Provided records ->

·····

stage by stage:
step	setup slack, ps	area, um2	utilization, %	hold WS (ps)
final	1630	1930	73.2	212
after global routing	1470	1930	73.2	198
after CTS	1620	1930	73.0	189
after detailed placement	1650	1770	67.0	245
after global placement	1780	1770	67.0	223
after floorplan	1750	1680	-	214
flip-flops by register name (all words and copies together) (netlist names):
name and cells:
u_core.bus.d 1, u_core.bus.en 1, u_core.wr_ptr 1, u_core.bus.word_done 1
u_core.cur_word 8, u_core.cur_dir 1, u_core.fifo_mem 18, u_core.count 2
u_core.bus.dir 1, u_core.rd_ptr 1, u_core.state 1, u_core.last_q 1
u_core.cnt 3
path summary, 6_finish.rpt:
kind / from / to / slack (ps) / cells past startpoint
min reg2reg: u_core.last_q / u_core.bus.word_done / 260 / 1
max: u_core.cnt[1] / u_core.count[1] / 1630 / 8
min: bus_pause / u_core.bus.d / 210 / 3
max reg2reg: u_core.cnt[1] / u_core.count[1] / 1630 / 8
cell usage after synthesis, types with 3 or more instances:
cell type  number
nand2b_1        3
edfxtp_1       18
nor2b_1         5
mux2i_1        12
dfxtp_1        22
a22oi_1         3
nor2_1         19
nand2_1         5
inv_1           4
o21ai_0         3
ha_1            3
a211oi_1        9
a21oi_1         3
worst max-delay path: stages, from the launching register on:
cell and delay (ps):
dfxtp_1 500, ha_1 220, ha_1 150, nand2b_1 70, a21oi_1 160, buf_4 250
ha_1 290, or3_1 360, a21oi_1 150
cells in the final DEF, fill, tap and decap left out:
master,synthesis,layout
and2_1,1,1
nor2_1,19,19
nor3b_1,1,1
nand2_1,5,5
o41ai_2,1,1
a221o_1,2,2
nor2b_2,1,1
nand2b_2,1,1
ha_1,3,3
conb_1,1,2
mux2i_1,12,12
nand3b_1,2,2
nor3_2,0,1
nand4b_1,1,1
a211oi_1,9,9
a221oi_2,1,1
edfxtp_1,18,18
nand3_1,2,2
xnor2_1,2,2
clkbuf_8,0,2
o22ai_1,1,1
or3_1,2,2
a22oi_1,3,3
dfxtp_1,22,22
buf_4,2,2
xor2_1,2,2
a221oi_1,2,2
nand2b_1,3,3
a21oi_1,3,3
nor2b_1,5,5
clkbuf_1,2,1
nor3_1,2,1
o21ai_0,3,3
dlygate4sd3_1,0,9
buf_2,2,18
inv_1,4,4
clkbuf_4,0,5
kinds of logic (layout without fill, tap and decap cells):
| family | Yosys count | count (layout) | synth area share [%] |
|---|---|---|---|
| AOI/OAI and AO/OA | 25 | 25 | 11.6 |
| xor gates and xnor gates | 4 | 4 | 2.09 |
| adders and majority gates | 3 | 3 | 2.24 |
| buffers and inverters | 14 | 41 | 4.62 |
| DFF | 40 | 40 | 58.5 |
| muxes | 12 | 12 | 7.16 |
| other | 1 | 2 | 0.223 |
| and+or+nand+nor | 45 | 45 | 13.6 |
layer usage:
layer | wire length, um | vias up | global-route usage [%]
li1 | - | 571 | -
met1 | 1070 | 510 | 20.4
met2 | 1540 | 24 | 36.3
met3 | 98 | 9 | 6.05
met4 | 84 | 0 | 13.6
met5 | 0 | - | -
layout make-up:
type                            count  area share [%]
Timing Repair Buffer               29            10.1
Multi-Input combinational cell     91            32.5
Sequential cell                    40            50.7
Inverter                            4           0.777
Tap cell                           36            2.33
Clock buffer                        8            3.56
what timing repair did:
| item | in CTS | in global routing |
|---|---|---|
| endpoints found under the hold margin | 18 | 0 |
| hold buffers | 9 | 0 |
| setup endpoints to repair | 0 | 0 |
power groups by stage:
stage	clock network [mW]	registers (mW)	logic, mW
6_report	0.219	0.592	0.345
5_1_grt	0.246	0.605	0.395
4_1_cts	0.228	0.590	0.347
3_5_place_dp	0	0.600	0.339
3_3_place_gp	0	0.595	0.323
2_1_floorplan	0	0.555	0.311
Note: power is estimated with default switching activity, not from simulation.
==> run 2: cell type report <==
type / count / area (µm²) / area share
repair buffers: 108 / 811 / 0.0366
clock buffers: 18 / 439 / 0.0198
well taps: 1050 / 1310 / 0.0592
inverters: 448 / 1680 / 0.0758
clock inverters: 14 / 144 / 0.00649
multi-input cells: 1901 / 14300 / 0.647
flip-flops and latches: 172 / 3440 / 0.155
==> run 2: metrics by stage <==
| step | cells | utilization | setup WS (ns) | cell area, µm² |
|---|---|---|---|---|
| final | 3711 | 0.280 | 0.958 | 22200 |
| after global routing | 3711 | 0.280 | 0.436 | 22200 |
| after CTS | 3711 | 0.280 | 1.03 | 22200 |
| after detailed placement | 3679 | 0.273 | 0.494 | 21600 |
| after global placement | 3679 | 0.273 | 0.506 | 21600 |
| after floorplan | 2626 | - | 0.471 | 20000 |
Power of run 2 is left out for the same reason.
## src/rtl/calc_pkg.sv

```systemverilog
// rtl/calc_pkg.sv - shared command/response encodings for the round-robin calculator engine
package calc_pkg;

  localparam int CMD_W  = 4;
  localparam int RESP_W = 2;

  typedef enum logic [CMD_W-1:0] {
    NOP = 4'd0,
    ADD = 4'd1,
    SUB = 4'd2,
    SHL = 4'd5,
    SHR = 4'd6
  } cmd_e;

  typedef enum logic [RESP_W-1:0] {
    NONE = 2'd0,
    OK   = 2'd1,
    ERR  = 2'd2
  } resp_e;

  // Entry layout at the default 32-bit data / 2-bit tag configuration.
  typedef struct packed {
    logic [CMD_W-1:0] cmd;
    logic [31:0]      data1;
    logic [31:0]      data2;
    logic [1:0]       tag;
  } cmd_entry_t;

endpackage

```

## src/rtl/calc_cmd_fifo.sv

```systemverilog
// rtl/calc_cmd_fifo.sv - per-port synchronous command FIFO with registered occupancy count
module calc_cmd_fifo #(
  parameter int WIDTH = 8,
  parameter int DEPTH = 4
) (
  input  logic                       c_clk,
  input  logic                       reset,
  input  logic                       push,
  input  logic [WIDTH-1:0]           wdata,
  input  logic                       pop,
  output logic [WIDTH-1:0]           rdata,
  output logic                       full,
  output logic                       empty,
  output logic [$clog2(DEPTH):0]     count
);

  localparam int AW = $clog2(DEPTH);

  logic [WIDTH-1:0] mem [DEPTH];
  logic [AW-1:0]    wr_ptr;
  logic [AW-1:0]    rd_ptr;
  logic             do_push;
  logic             do_pop;

  assign full    = (count == (AW+1)'(DEPTH));
  assign empty   = (count == '0);
  assign do_push = push && !full;
  assign do_pop  = pop && !empty;
  assign rdata   = mem[rd_ptr];

  always_ff @(posedge c_clk) begin
    if (do_push) mem[wr_ptr] <= wdata;
  end

  always_ff @(posedge c_clk) begin
    if (!reset) begin
      wr_ptr <= '0;
      rd_ptr <= '0;
      count  <= '0;
    end else begin
      if (do_push) wr_ptr <= wr_ptr + AW'(1);
      if (do_pop)  rd_ptr <= rd_ptr + AW'(1);
      case ({do_push, do_pop})
        2'b10:   count <= count + (AW+1)'(1);
        2'b01:   count <= count - (AW+1)'(1);
        default: count <= count;
      endcase
    end
  end

endmodule

```

## src/rtl/calc_rr_engine.sv

```systemverilog
// rtl/calc_rr_engine.sv - multi-port calculator: per-port FIFOs, round-robin grant, shared ALU
module calc_rr_engine import calc_pkg::*; #(
  parameter int NUM_PORTS = 4,
  parameter int DATA_W    = 32,
  parameter int TAG_W     = 2,
  parameter int DEPTH     = 4
) (
  input  logic                          c_clk,
  input  logic                          reset,
  input  logic [NUM_PORTS*4-1:0]        req_cmd,
  input  logic [NUM_PORTS*DATA_W-1:0]   req_data1,
  input  logic [NUM_PORTS*DATA_W-1:0]   req_data2,
  input  logic [NUM_PORTS*TAG_W-1:0]    req_tag,
  output logic [NUM_PORTS-1:0]          req_ready,
  output logic [NUM_PORTS*2-1:0]        out_resp,
  output logic [NUM_PORTS*DATA_W-1:0]   out_data,
  output logic [NUM_PORTS*TAG_W-1:0]    out_tag
);

  localparam int PW = $clog2(NUM_PORTS);
  localparam int CW = $clog2(DEPTH) + 1;
  localparam int SW = $clog2(DATA_W);

  typedef struct packed {
    logic [CMD_W-1:0]  cmd;
    logic [DATA_W-1:0] data1;
    logic [DATA_W-1:0] data2;
    logic [TAG_W-1:0]  tag;
  } entry_t;

  entry_t                 wr_entry   [NUM_PORTS];
  entry_t                 fifo_rdata [NUM_PORTS];
  logic [CW-1:0]          count      [NUM_PORTS];
  logic [PW-1:0]          cand       [NUM_PORTS];
  logic [NUM_PORTS-1:0]   push;
  logic [NUM_PORTS-1:0]   pop;
  logic [NUM_PORTS-1:0]   full;
  logic [NUM_PORTS-1:0]   empty;

  logic [PW-1:0]          rr_ptr;
  logic                   grant_valid;
  logic [PW-1:0]          grant_idx;

  logic                   s1_valid;
  logic [PW-1:0]          s1_port;
  entry_t                 s1_entry;

  logic [DATA_W:0]        sum;
  resp_e                  alu_resp;
  logic [DATA_W-1:0]      alu_data;

  for (genvar p = 0; p < NUM_PORTS; p++) begin : g_port
    assign wr_entry[p]  = {req_cmd[p*4 +: 4], req_data1[p*DATA_W +: DATA_W],
                           req_data2[p*DATA_W +: DATA_W], req_tag[p*TAG_W +: TAG_W]};
    assign push[p]      = (req_cmd[p*4 +: 4] != 4'd0) && !full[p];
    assign pop[p]       = grant_valid && (grant_idx == PW'(p));
    assign req_ready[p] = (count[p] < CW'(DEPTH));
    // Port index visited at search offset p, starting from rr_ptr and wrapping.
    assign cand[p]      = PW'(({1'b0, rr_ptr} + (PW+1)'(p)) % (PW+1)'(NUM_PORTS));

    calc_cmd_fifo #(
      .WIDTH ($bits(entry_t)),
      .DEPTH (DEPTH)
    ) u_fifo (
      .c_clk (c_clk),
      .reset (reset),
      .push  (push[p]),
      .wdata (wr_entry[p]),
      .pop   (pop[p]),
      .rdata (fifo_rdata[p]),
      .full  (full[p]),
      .empty (empty[p]),
      .count (count[p])
    );
  end

  // Walk offsets from the far end so the nearest non-empty port wins.
  always_comb begin
    grant_valid = 1'b0;
    grant_idx   = '0;
    for (int i = NUM_PORTS - 1; i >= 0; i--) begin
      if (!empty[cand[i]]) begin
        grant_valid = 1'b1;
        grant_idx   = cand[i];
      end
    end
  end

  always_ff @(posedge c_clk) begin
    if (!reset) begin
      rr_ptr   <= '0;
      s1_valid <= 1'b0;
      s1_port  <= '0;
      s1_entry <= '0;
    end else begin
      if (grant_valid)
        rr_ptr <= (grant_idx == PW'(NUM_PORTS - 1)) ? '0 : grant_idx + PW'(1);
      s1_valid <= grant_valid;
      s1_port  <= grant_idx;
      s1_entry <= fifo_rdata[grant_idx];
    end
  end

  always_comb begin
    sum      = {1'b0, s1_entry.data1} + {1'b0, s1_entry.data2};
    alu_resp = ERR;
    alu_data = '0;
    case (s1_entry.cmd)
      4'(ADD): if (!sum[DATA_W]) begin
        alu_resp = OK;
        alu_data = sum[DATA_W-1:0];
      end
      4'(SUB): if (s1_entry.data2 <= s1_entry.data1) begin
        alu_resp = OK;
        alu_data = s1_entry.data1 - s1_entry.data2;
      end
      4'(SHL): begin
        alu_resp = OK;
        alu_data = s1_entry.data1 << s1_entry.data2[SW-1:0];
      end
      4'(SHR): begin
        alu_resp = OK;
        alu_data = s1_entry.data1 >> s1_entry.data2[SW-1:0];
      end
      default: ;
    endcase
  end

  // Only the lane that issued the command carries a result; all others idle at zero.
  always_ff @(posedge c_clk) begin
    if (!reset) begin
      out_resp <= '0;
      out_data <= '0;
      out_tag  <= '0;
    end else begin
      out_resp <= '0;
      out_data <= '0;
      out_tag  <= '0;
      if (s1_valid) begin
        out_resp[int'(s1_port)*2 +: 2]           <= alu_resp;
        out_data[int'(s1_port)*DATA_W +: DATA_W] <= alu_data;
        out_tag[int'(s1_port)*TAG_W +: TAG_W]    <= s1_entry.tag;
      end
    end
  end

endmodule

```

·····

Each line in the listing above from the one containing "max reg2reg: u_core.cnt[1]" through the one containing "cell and delay" should be repeated exactly, and no other line.

max reg2reg: u_core.cnt[1] / u_core.count[1] / 1630 / 8
cell usage after synthesis, types with 3 or more instances:
cell type  number
nand2b_1        3
edfxtp_1       18
nor2b_1         5
mux2i_1        12
dfxtp_1        22
a22oi_1         3
nor2_1         19
nand2_1         5
inv_1           4
o21ai_0         3
ha_1            3
a211oi_1        9
a21oi_1         3
worst max-delay path: stages, from the launching register on:
cell and delay (ps):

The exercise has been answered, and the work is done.